It must be difficult to be an artist today, living in the age of Google Earth and the Human Genome Project, where everything about our world and ourselves is being mapped, labeled, and filed away in a digital storehouse so vast it makes the warehouse from the end of Raiders of the Lost Ark seem quaint. With so much already discovered, so much already known, where are the wild spaces? In his new novel, The Ocean at the End of the Lane, Neil Gaiman appears to have found one such wild space, and it’s closer than you might think.
Memory is a tricky thing. We try to rely on electronic memory, digitally capturing every “unforgettable” moment of our lives. Yet, what kinds of memories are we preserving? Visual reproductions of superficial facts? Real memory, organic memory, the kind of memory Gaiman writes about, is a living thing—far more elusive, far more joyous, and far more terrifying than anything you’ll find on your Flickr account. Memory is that place beyond the map where sailors knew never to go, the place where dragons be.
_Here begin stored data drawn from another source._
==> config.mk <==
export PLATFORM = sky130hd
export DESIGN_NAME = expression_lexer
export DESIGN_NICKNAME = d
export VERILOG_FILES = /design/src/exl_pkg.sv /design/src/exl_front.sv /design/src/exl_queue.sv /design/src/exl_back.sv /design/src/expression_lexer.sv
export SDC_FILE = /design/constraint.sdc
export NUM_CORES = 1
export LEC_CHECK = 0
export BUFFER_PORTS_ARGS = -buffer_cell sky130_fd_sc_hd__buf_2
export CAP_MARGIN = 25
export CORE_MARGIN = 2
export CORE_UTILIZATION = 50
export CTS_CLUSTER_DIAMETER = 30
export DETAILED_ROUTE_END_ITERATION = 7
export PLACE_DENSITY = 0.66
export SLEW_MARGIN = 20
export SYNTH_ARGS = -nofsm -noshare
export SYNTH_HDL_FRONTEND = slang
export SYNTH_SLANG_ARGS = --single-unit
export TNS_END_PERCENT = 10
==> constraint.sdc <==
create_clock -name clk -period 9.35 [get_ports clk]
set_clock_uncertainty 0.15 [all_clocks]
set_input_delay 0.935 -clock clk [delete_from_list [all_inputs] [get_ports clk]]
set_output_delay 0.935 -clock clk [all_outputs]
set_load 0.01 [all_outputs]
==> src/exl_pkg.sv <==
// exl_pkg: shared types, character codes and token categories of the expression lexer.
// Used by every module of the block; depends on nothing.
`timescale 1ns / 1ps
package exl_pkg;

	localparam logic [7:0] CH_NUL   = 8'h00;
	localparam logic [7:0] CH_TAB   = 8'h09;
	localparam logic [7:0] CH_LF    = 8'h0A;
	localparam logic [7:0] CH_CR    = 8'h0D;
	localparam logic [7:0] CH_SPACE = 8'h20;
	localparam logic [7:0] CH_PLUS  = 8'h2B;
	localparam logic [7:0] CH_MINUS = 8'h2D;
	localparam logic [7:0] CH_STAR  = 8'h2A;
	localparam logic [7:0] CH_SLASH = 8'h2F;
	localparam logic [7:0] CH_LPAR  = 8'h28;
	localparam logic [7:0] CH_RPAR  = 8'h29;
	localparam logic [7:0] CH_CARET = 8'h5E;
	localparam logic [7:0] CH_SEMI  = 8'h3B;
	localparam logic [7:0] CH_LT    = 8'h3C;
	localparam logic [7:0] CH_GT    = 8'h3E;
	localparam logic [7:0] CH_EQ    = 8'h3D;
	localparam logic [7:0] CH_BANG  = 8'h21;
	localparam logic [7:0] CH_ZERO  = 8'h30;
	localparam logic [7:0] CH_NINE  = 8'h39;

	localparam logic [4:0] CAT_ADD  = 5'd0;
	localparam logic [4:0] CAT_SUB  = 5'd1;
	localparam logic [4:0] CAT_MUL  = 5'd2;
	localparam logic [4:0] CAT_DIV  = 5'd3;
	localparam logic [4:0] CAT_LPAR = 5'd4;
	localparam logic [4:0] CAT_RPAR = 5'd5;
	localparam logic [4:0] CAT_EXP  = 5'd6;
	localparam logic [4:0] CAT_LT   = 5'd7;
	localparam logic [4:0] CAT_LE   = 5'd8;
	localparam logic [4:0] CAT_GT   = 5'd9;
	localparam logic [4:0] CAT_GE   = 5'd10;
	localparam logic [4:0] CAT_EQ   = 5'd11;
	localparam logic [4:0] CAT_NE   = 5'd12;
	localparam logic [4:0] CAT_SEMI = 5'd13;
	localparam logic [4:0] CAT_INT  = 5'd14;
	localparam logic [4:0] CAT_ERR  = 5'd15;
	localparam logic [4:0] CAT_END  = 5'd16;

	typedef enum logic [2:0] {
		PK_NONE,
		PK_LT,
		PK_GT,
		PK_EQ,
		PK_BANG,
		PK_INT
	} pend_t;

	typedef enum logic [1:0] {
		MODE_NORMAL,
		MODE_ERROR,
		MODE_IGNORE
	} mode_t;

	typedef struct packed {
		logic [63:0] text;
		logic [3:0]  len;
	} lexbuf_t;

	typedef struct packed {
		logic [4:0]  cat;
		logic [63:0] text;
		logic [3:0]  len;
	} res_t;

	typedef struct packed {
		logic two;
		res_t r0;
		res_t r1;
	} bundle_t;

	function automatic logic is_space(logic [7:0] c);
		return c inside {CH_SPACE, CH_TAB, CH_LF, CH_CR};
	endfunction

	function automatic logic is_digit(logic [7:0] c);
		return c inside {[CH_ZERO:CH_NINE]};
	endfunction

	function automatic logic is_single(logic [7:0] c);
		return c inside {CH_PLUS, CH_MINUS, CH_STAR, CH_SLASH, CH_LPAR, CH_RPAR,
			CH_CARET, CH_SEMI};
	endfunction

	function automatic logic [4:0] single_cat(logic [7:0] c);
		logic [4:0] r;
		case (c)
			CH_PLUS:  r = CAT_ADD;
			CH_MINUS: r = CAT_SUB;
			CH_STAR:  r = CAT_MUL;
			CH_SLASH: r = CAT_DIV;
			CH_LPAR:  r = CAT_LPAR;
			CH_RPAR:  r = CAT_RPAR;
			CH_CARET: r = CAT_EXP;
			default:  r = CAT_SEMI;
		endcase
		return r;
	endfunction

	function automatic res_t mk_res(logic [4:0] cat, logic [63:0] text, logic [3:0] len);
		res_t r;
		r.cat  = cat;
		r.text = text;
		r.len  = len;
		return r;
	endfunction

	function automatic lexbuf_t buf_add(lexbuf_t b, logic [7:0] c, logic [3:0] maxv);
		lexbuf_t r;
		r = b;
		if (b.len < maxv && b.len < 4'd8) begin
			for (int i = 0; i < 8; i++) begin
				if (b.len[2:0] == 3'(i))
					r.text[8*i +: 8] = c;
			end
			r.len = b.len + 4'd1;
		end
		return r;
	endfunction

endpackage

==> src/exl_front.sv <==
// exl_front: lexer state and byte classifier; turns each accepted byte into a bundle
// of zero, one or two results. Depends on exl_pkg.
`timescale 1ns / 1ps
module exl_front #(
	parameter int MAX_LEXEME = 8,
	parameter int MAX_ERROR  = 8
) (
	input  logic              clk,
	input  logic              arst_n,
	input  logic              take,
	input  logic [7:0]        char_in,
	output logic              enq,
	output exl_pkg::bundle_t  bundle
);
	import exl_pkg::*;

	localparam logic [3:0] MaxLex = 4'(MAX_LEXEME);
	localparam logic [3:0] MaxErr = 4'(MAX_ERROR);

	pend_t   pend_q, pend_d;
	mode_t   mode_q, mode_d;
	lexbuf_t pbuf_q, pbuf_d;
	lexbuf_t ebuf_q, ebuf_d;

	res_t       res [2];
	logic [1:0] cnt;

	always_ff @(posedge clk or negedge arst_n) begin
		if (!arst_n) begin
			pend_q <= PK_NONE;
			mode_q <= MODE_NORMAL;
			pbuf_q <= '0;
			ebuf_q <= '0;
		end else if (take) begin
			pend_q <= pend_d;
			mode_q <= mode_d;
			pbuf_q <= pbuf_d;
			ebuf_q <= ebuf_d;
		end
	end

	always_comb begin
		logic       perr;
		logic       pnorm;
		logic       done;
		logic [7:0] held;
		logic [7:0] c;
		c      = char_in;
		pend_d = pend_q;
		mode_d = mode_q;
		pbuf_d = pbuf_q;
		ebuf_d = ebuf_q;
		res[0] = '0;
		res[1] = '0;
		cnt    = 2'd0;
		perr   = 1'b0;
		pnorm  = 1'b0;
		done   = 1'b0;
		held   = CH_EQ;
		case (mode_q)
			MODE_IGNORE: begin
				if (c == CH_NUL) begin
					res[0] = mk_res(CAT_END, '0, 4'd0);
					cnt    = 2'd1;
					mode_d = MODE_NORMAL;
				end
			end
			MODE_ERROR: begin
				pend_d = PK_NONE;
				if (pend_q == PK_EQ || pend_q == PK_BANG) begin
					held = (pend_q == PK_EQ) ? CH_EQ : CH_BANG;
					if (c == CH_EQ) begin
						res[0] = mk_res(CAT_ERR, ebuf_q.text, ebuf_q.len);
						cnt    = 2'd1;
						ebuf_d = '0;
						mode_d = MODE_IGNORE;
					end else begin
						ebuf_d = buf_add(ebuf_q, held, MaxErr);
						perr   = 1'b1;
					end
				end else begin
					perr = 1'b1;
				end
			end
			default: begin
				pend_d = PK_NONE;
				case (pend_q)
					PK_INT: begin
						if (is_digit(c)) begin
							if (pbuf_q.len < MaxLex && pbuf_q.len < 4'd8) begin
								pbuf_d = buf_add(pbuf_q, c, MaxLex);
							end else begin
								res[0] = mk_res(CAT_INT, pbuf_q.text, pbuf_q.len);
								cnt    = 2'd1;
								pbuf_d = '{text: {56'd0, c}, len: 4'd1};
							end
							pend_d = PK_INT;
							done   = 1'b1;
						end else begin
							res[0] = mk_res(CAT_INT, pbuf_q.text, pbuf_q.len);
							cnt    = 2'd1;
							pbuf_d = '0;
						end
					end
					PK_LT, PK_GT: begin
						held = (pend_q == PK_LT) ? CH_LT : CH_GT;
						if (c == CH_EQ) begin
							res[0] = mk_res((pend_q == PK_LT) ? CAT_LE : CAT_GE,
								{48'd0, CH_EQ, held}, 4'd2);
							done = 1'b1;
						end else begin
							res[0] = mk_res((pend_q == PK_LT) ? CAT_LT : CAT_GT,
								{56'd0, held}, 4'd1);
						end
						cnt = 2'd1;
					end
					PK_EQ, PK_BANG: begin
						held = (pend_q == PK_EQ) ? CH_EQ : CH_BANG;
						if (c == CH_EQ) begin
							res[0] = mk_res((pend_q == PK_EQ) ? CAT_EQ : CAT_NE,
								{48'd0, CH_EQ, held}, 4'd2);
							cnt    = 2'd1;
						end else begin
							mode_d = MODE_ERROR;
							ebuf_d = buf_add('0, held, MaxErr);
							perr   = 1'b1;
						end
						done = 1'b1;
					end
					default: ;
				endcase
				pnorm = !done;
			end
		endcase

		if (pnorm) begin
			if (c == CH_NUL) begin
				res[cnt[0]] = mk_res(CAT_END, '0, 4'd0);
				cnt         = cnt + 2'd1;
			end else if (is_space(c)) begin
			end else if (is_single(c)) begin
				res[cnt[0]] = mk_res(single_cat(c), {56'd0, c}, 4'd1);
				cnt         = cnt + 2'd1;
			end else if (c == CH_LT) begin
				pend_d = PK_LT;
			end else if (c == CH_GT) begin
				pend_d = PK_GT;
			end else if (c == CH_EQ) begin
				pend_d = PK_EQ;
			end else if (c == CH_BANG) begin
				pend_d = PK_BANG;
			end else if (is_digit(c)) begin
				pend_d = PK_INT;
				pbuf_d = '{text: {56'd0, c}, len: 4'd1};
			end else begin
				mode_d = MODE_ERROR;
				pend_d = PK_NONE;
				ebuf_d = buf_add('0, c, MaxErr);
			end
		end

		if (perr) begin
			if (c == CH_NUL) begin
				res[cnt[0]] = mk_res(CAT_ERR, ebuf_d.text, ebuf_d.len);
				res[1]      = mk_res(CAT_END, '0, 4'd0);
				cnt         = 2'd2;
				ebuf_d      = '0;
				mode_d      = MODE_NORMAL;
			end else if (is_space(c)) begin
			end else if (c == CH_EQ || c == CH_BANG) begin
				pend_d = (c == CH_EQ) ? PK_EQ : PK_BANG;
			end else if (is_single(c) || c == CH_LT || c == CH_GT || is_digit(c)) begin
				res[cnt[0]] = mk_res(CAT_ERR, ebuf_d.text, ebuf_d.len);
				cnt         = cnt + 2'd1;
				ebuf_d      = '0;
				pend_d      = PK_NONE;
				mode_d      = MODE_IGNORE;
			end else begin
				ebuf_d = buf_add(ebuf_d, c, MaxErr);
			end
		end

		enq        = take && (cnt != 2'd0);
		bundle.two = (cnt == 2'd2);
		bundle.r0  = res[0];
		bundle.r1  = res[1];
	end

endmodule

==> src/exl_queue.sv <==
// exl_queue: four-entry queue of result bundles between the lexer front and the output
// back end. Depends on exl_pkg.
`timescale 1ns / 1ps
module exl_queue (
	input  logic              clk,
	input  logic              arst_n,
	input  logic              enq,
	input  exl_pkg::bundle_t  enq_data,
	input  logic              deq,
	output exl_pkg::bundle_t  head,
	output logic              qempty,
	output logic              qfull
);
	import exl_pkg::*;

	bundle_t    mem_q [4];
	logic [1:0] wptr_q, rptr_q;
	logic [2:0] count_q;

	logic do_enq, do_deq;

	assign qempty = (count_q == 3'd0);
	assign qfull  = (count_q == 3'd4);
	assign do_enq = enq && !qfull;
	assign do_deq = deq && !qempty;
	assign head   = mem_q[rptr_q];

	always_ff @(posedge clk) begin
		if (do_enq)
			mem_q[wptr_q] <= enq_data;
	end

	always_ff @(posedge clk or negedge arst_n) begin
		if (!arst_n) begin
			wptr_q  <= 2'd0;
			rptr_q  <= 2'd0;
			count_q <= 3'd0;
		end else begin
			if (do_enq)
				wptr_q <= wptr_q + 2'd1;
			if (do_deq)
				rptr_q <= rptr_q + 2'd1;
			case ({do_enq, do_deq})
				2'b10:   count_q <= count_q + 3'd1;
				2'b01:   count_q <= count_q - 3'd1;
				default: count_q <= count_q;
			endcase
		end
	end

endmodule

==> src/exl_back.sv <==
// exl_back: splits queued bundles into single results and holds the oldest in an output
// register until popped. Depends on exl_pkg.
`timescale 1ns / 1ps
module exl_back (
	input  logic              clk,
	input  logic              arst_n,
	input  exl_pkg::bundle_t  head,
	input  logic              qempty,
	output logic              deq,
	input  logic              pop,
	output logic              empty,
	output logic [4:0]        category,
	output logic [63:0]       lexeme_text,
	output logic [3:0]        lexeme_length,
	output logic              last_of_run
);
	import exl_pkg::*;

	res_t out_q;
	logic last_q;
	logic valid_q;
	logic sel_q;
	logic load;
	logic first_of_two;

	assign load         = !valid_q || pop;
	assign first_of_two = !sel_q && head.two;
	assign deq          = load && !qempty && !first_of_two;

	always_ff @(posedge clk or negedge arst_n) begin
		if (!arst_n) begin
			valid_q <= 1'b0;
			sel_q   <= 1'b0;
		end else if (load) begin
			valid_q <= !qempty;
			if (!qempty)
				sel_q <= first_of_two;
		end
	end

	always_ff @(posedge clk) begin
		if (load && !qempty) begin
			out_q  <= sel_q ? head.r1 : head.r0;
			last_q <= !first_of_two;
		end
	end

	assign empty         = !valid_q;
	assign category      = out_q.cat;
	assign lexeme_text   = out_q.text;
	assign lexeme_length = out_q.len;
	assign last_of_run   = last_q;

endmodule

==> src/expression_lexer.sv <==
// expression_lexer: top level of the streaming expression lexer.
// Instantiates exl_front, exl_queue and exl_back; depends on exl_pkg.
//
// Usage:
//   Input is a queue-style write side: drive char_in with push high; the byte is
//   taken on a rising edge with full low. One byte per cycle is taken while the
//   internal bundle queue has room. Byte 0 ends a line.
//   Results are a queue-style read side: while empty is low, the oldest token sits
//   on category, lexeme_text, lexeme_length and last_of_run; pulse pop to take it.
//   A byte yields zero, one or two results; last_of_run marks the final one.
//   A taken byte's results pass through the bundle queue into the output register.
//   Throughput: one byte per cycle in while the queue has room, one result per cycle
//   out while pop is held; a byte that yields two results takes the single output
//   register in exl_back once for each of them.
//   A stalled reader holds the current result; the four-entry bundle queue fills
//   and then full rises until pop frees an entry.
//   Reset (arst_n low) clears the lexer state to normal scanning with nothing
//   pending and empties the queue and output register.
`timescale 1ns / 1ps
module expression_lexer #(
	parameter int MAX_LEXEME = 8,
	parameter int MAX_ERROR  = 8
) (
	input  logic        clk,
	input  logic        arst_n,
	input  logic        push,
	output logic        full,
	input  logic [7:0]  char_in,
	output logic        empty,
	input  logic        pop,
	output logic [4:0]  category,
	output logic [63:0] lexeme_text,
	output logic [3:0]  lexeme_length,
	output logic        last_of_run
);
	import exl_pkg::*;

	bundle_t fbundle;
	bundle_t head;
	logic    enq;
	logic    deq;
	logic    qempty;
	logic    qfull;
	logic    take;

	assign full = qfull;
	assign take = push && !qfull;

	exl_front #(
		.MAX_LEXEME(MAX_LEXEME),
		.MAX_ERROR (MAX_ERROR)
	) u_front (
		.clk    (clk),
		.arst_n (arst_n),
		.take   (take),
		.char_in(char_in),
		.enq    (enq),
		.bundle (fbundle)
	);

	exl_queue u_queue (
		.clk     (clk),
		.arst_n  (arst_n),
		.enq     (enq),
		.enq_data(fbundle),
		.deq     (deq),
		.head    (head),
		.qempty  (qempty),
		.qfull   (qfull)
	);

	exl_back u_back (
		.clk          (clk),
		.arst_n       (arst_n),
		.head         (head),
		.qempty       (qempty),
		.deq          (deq),
		.pop          (pop),
		.empty        (empty),
		.category     (category),
		.lexeme_text  (lexeme_text),
		.lexeme_length(lexeme_length),
		.last_of_run  (last_of_run)
	);

endmodule

## Word-level counts from Yosys, hierarchy flattened

Memories as Yosys holds them, arrays and structs flattened.
Index checks and enable logic that the tools add are counted.
Widths: inputs -> output; s select.

- Output and inout bits: 76
- Input port bits: 12
- Bits in registers: 224
- Memory bits (writable): 588
- Word-level logic and storage cells: 281
- Memories kept: 1

- Bitwise gates (word level): 6
- Eq/ne operators: 48
- Mux-type cells: 158
- $add $sub $neg: 9
- Reduce and logical (&&, ||, !) cells: 35
- Order comparisons: 9

Memories:

| name | depth | width | rd ports | clocked after Yosys merged registers in | wr ports | line | RTL |
|---|---|---|---|---|---|---|---|
| u_queue.mem_q | 4 | 147 | 1 | 0 | 1 | exl_queue.sv:16 | `bundle_t mem_q [4];` |

Operator list:

| operator | count |
|---|---|
| $mux 68 | 33 |
| $mux 146 | 9 |
| $mux 73 | 7 |
| $bwmux 146 | 2 |
| $pmux 73 s3 | 1 |
| $mux 72 | 3 |
| $mux 8 | 24 |
| $demux 73 s1 | 2 |
| $pmux 73 s2 | 1 |
| $and 144x144->144 | 1 |
| $not 144->144 | 1 |
| $pmux 68 s2 | 1 |
| $eq 8x6->1 const B | 12 |
| $mux 2 | 31 |
| $mux 3 | 17 |
| $eq 3x3->1 const B | 15 |
| $pmux 4 s7 | 1 |
| $mux 5 | 5 |
| $eq 3x2->1 const B | 8 |
| $eq 8x4->1 const B | 3 |
| $mux 1 | 13 |
| $add 4x1->4 const B | 3 |
| $eq 3x1->1 const B | 4 |
| $logic_not 3->1 | 4 |
| other kinds (29) | 64 |

## Longest topological paths before layout

Gate-level depths: netlist (run 1).

- Depth after elaboration: 24
- Gate-level depth with buffers: 19
- Mapped depth without buffers: 19

## Modules after synthesis

A second synthesis (run 1) with hierarchy kept.

- Cell total of the unflattened synthesis: 2242
- Area, all modules: 35930.7 µm²

Modules (own cells, without submodules):

| module | area an instance (µm²) | seq. area each (µm²) | cells each | times used |
|---|---|---|---|---|
| exl_queue | 21633.2 | 17832.1 | 805 | 1 |
| exl_front | 10839.1 | 3528.4 | 1271 | 1 |
| exl_back | 3444.6 | 2272.2 | 165 | 1 |
| expression_lexer | 13.8 | 0.0 | 1 | 1 |

## Worst setup path after synthesis (run 1)

Ideal clock, no wire load.

- Path kind: input-to-reg
- From: input char_in[1]
- To: memory u_queue.mem_q[0][0] (netlist bit), enable pin
- Setup slack: 2191 ps
- Buffers on the path: 1
- Arrival time: 6485 ps
- Setup time: 524 ps
- Stages on the path: 12
- Data required time: 8676 ps
- Cell sequence: buf_2 > o21a_1 > o311ai_2 > a31oi_1 > nor2_4 > inv_2 > ha_1 > nor2_1 > and3_1 > a311o_2 > a31oi_2 > and2_1

- Word-level cells in the longest chain between the ends: 21
- Elaborated cells on any way between the ends: 58
- Classes of those cells: add/sub (2); order compare (2); eq/ne (16); mux (26); reduce/logical (12)

Ends and longest elaborated chain:

| item | line | RTL |
|---|---|---|
| start, declared | expression_lexer.sv:28 | `input logic [7:0] char_in,` |
| $ge 8x6->1 or $le 8x6->1 (tied branches) | exl_pkg.sv:81 | `return c inside {[CH_ZERO:CH_NINE]};` |
| $logic_and 1x1->1 | exl_pkg.sv:81 |  |
| $mux 1 | exl_front.sv:89 | `if (is_digit(c)) begin` |
| $pmux 2 s3 | exl_front.sv:87 | `case (pend_q)` |
| $pmux 2 s2 | exl_front.sv:60 | `case (mode_q)` |
| $add 2x1->2 | exl_front.sv:139, exl_front.sv:143 |  |
| $mux 2 | exl_front.sv:141 | `end else if (is_single(c)) begin` |
| $mux 2 | exl_front.sv:140 | `end else if (is_space(c)) begin` |
| [5 not listed] | n/a |  |
| $mux 2 | exl_front.sv:169 | `end else if (is_space(c)) begin` |
| $mux 2 | exl_front.sv:163 | `if (c == CH_NUL) begin` |
| $mux 2 (*) | exl_front.sv:162 | `if (perr) begin` |
| $reduce_bool 2->1 (*) | exl_front.sv:183 | `enq = take && (cnt != 2'd0);` |
| $logic_and 1x1->1 (*) | exl_front.sv:183 |  |
| $logic_and 1x1->1 (*) | exl_queue.sv:24 | `assign do_enq = enq && !qfull;` |
| $mux 1 (*) | exl_queue.sv:29 | `if (do_enq)` |
| $mux 1 (not written as such) (*) | exl_queue.sv:30 | `mem_q[wptr_q] <= enq_data;` |
| end, declared | exl_queue.sv:16 |  |

Every way passes the cells marked *; elsewhere a longest branch is shown, timed or not. The select of a mux whose other input is x is not followed.

## Final worst setup path (run 1)

- From: register u_front.pend_q[0]
- To: memory u_queue.mem_q[1][3] (netlist bit), enable pin

- Word-level cells in the longest chain between the ends: 20
- Elaborated cells on any way between the ends: 34
- Classes of those cells: add/sub (2); eq/ne (5); mux (20); reduce/logical (7)

Ends and longest elaborated chain:

| item | line | RTL |
|---|---|---|
| start, declared | exl_front.sv:20 | `pend_t pend_q, pend_d;` |
| start signal, assigned | exl_front.sv:35 | `pend_q <= pend_d;` |
| $eq 3x3->1, or another cell as far along | exl_front.sv:70, exl_front.sv:87 |  |
| $reduce_or 2->1 or $logic_or 1x1->1 (tied branches) | exl_front.sv:87, exl_front.sv:70 |  |
| $pmux 2 s3 or $mux 2 (tied branches) | exl_front.sv:87, exl_front.sv:70 |  |
| $pmux 2 s2 | exl_front.sv:60 |  |
| $add 2x1->2 | exl_front.sv:139, exl_front.sv:143 |  |
| $mux 2 | exl_front.sv:141 |  |
| $mux 2 | exl_front.sv:140 |  |
| $mux 2 | exl_front.sv:137 | `if (c == CH_NUL) begin` |
| [4 not listed] | n/a |  |
| $mux 2 | exl_front.sv:169 |  |
| $mux 2 | exl_front.sv:163 |  |
| $mux 2 (*) | exl_front.sv:162 |  |
| $reduce_bool 2->1 (*) | exl_front.sv:183 |  |
| $logic_and 1x1->1 (*) | exl_front.sv:183 |  |
| $logic_and 1x1->1 (*) | exl_queue.sv:24 |  |
| $mux 1 (*) | exl_queue.sv:29 |  |
| $mux 1 (not written as such) (*) | exl_queue.sv:30 |  |

Marks and branches as above.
Gaiman is clearly in his element here. Twice before, in a pair of graphic novels illustrated by Dave McKean, Gaiman has explored this wilderness of memory, revisiting the things that frighten us from childhood—the things we don’t understand and, perhaps even scarier, the things we do. Both Violent Cases and Mr. Punch were inspired directly by Gaiman’s childhood, and both play with the uncertainties of a memory that often conflates the very real—physical abuse, violence, and emotional estrangement—with the more explicit horrors and monsters of the imagination. For years, Gaiman’s finest prose has been quietly tucked away in these two graphic novels. Until now.
Put simply, The Ocean at the End of the Lane is the best-written book of Gaiman’s career. It features a level of craftsmanship, focus, and control that we normally associate more with literary fiction than genre. The book is focused, lyrical, and profoundly perceptive in its exploration of childhood and memory, and it’s also quite frightening—like one of Truman Capote’s holiday stories by way of Stephen King.
The Ocean at the End of the Lane isn’t the kind of book you want to summarize, even though that’s what you’re supposed to do in a book review. I could tell you that it’s the story of a man sitting on a bench remembering something from when he was a boy, but that really doesn’t sound like the kind of story many would want to read.
The problem is that unveiling any of the details that the narrator’s memories unfold would directly interfere with the magic of the reading experience. Besides, a story about a man sitting on a bench might be more compelling than it sounds. Comic book readers will remember that Gaiman once changed the course of an entire medium with a simple story of the Sandman sitting on a bench, feeding the pigeons, and chatting with his sister.
It takes very careful and nuanced writing to make a story like this work. As Gaiman’s narrator sits on his bench, so do we, and as he combs through the tangle of memories, we, too, follow the strands that transport us back to those perceptions we had when we were seven. The result is a communion between author and reader where the process of reading is as visceral as it is intellectual, and where the experience of reading takes on a life of its own, just as important as the details of the plot. In my case, I read The Ocean at the End of the Lane outdoors, under a shade tree, on a spring day with an impetuous breeze that kept trying to flip the pages forward with each gust, stealing glances at the next chapter, as it were.
It would be hard not to blame that breeze, for there’s a mysterious and thrilling story here, and a good bit of insight into life as well. The Ocean at the End of the Lane is, indeed, a wise book about many things, from the uncertainty of memory to the destructive nature of money. But Gaiman saves his most perceptive observations for the differences between children and adults. As the narrator explains, children see, taste, and experience the world very differently than adults, and the narrator frequently reminds us of these differences, interspersing his narration with knowing little aphorisms about childhood.
The things that are important to us when we are seven become the things that are important to us as we read, and Gaiman reminds us of the kinds of details that make a bedroom special to us as children. He shows us what it feels like to experience truly great-tasting, transcendent food for the first time. And he illustrates why children often make much better navigators than adults when you really need to get from one place to another. These are the sorts of truths that we all used to know but forgot at some point in between paying the mortgage and filing taxes.
Mark Twain once said that Tom Sawyer was a book for boys while Huckleberry Finn was a book for people who used to be boys. Much the same could be said for Gaiman’s efforts here. The Ocean at the End of the Lane is a book for people who used to be children… and for those who would like to be again.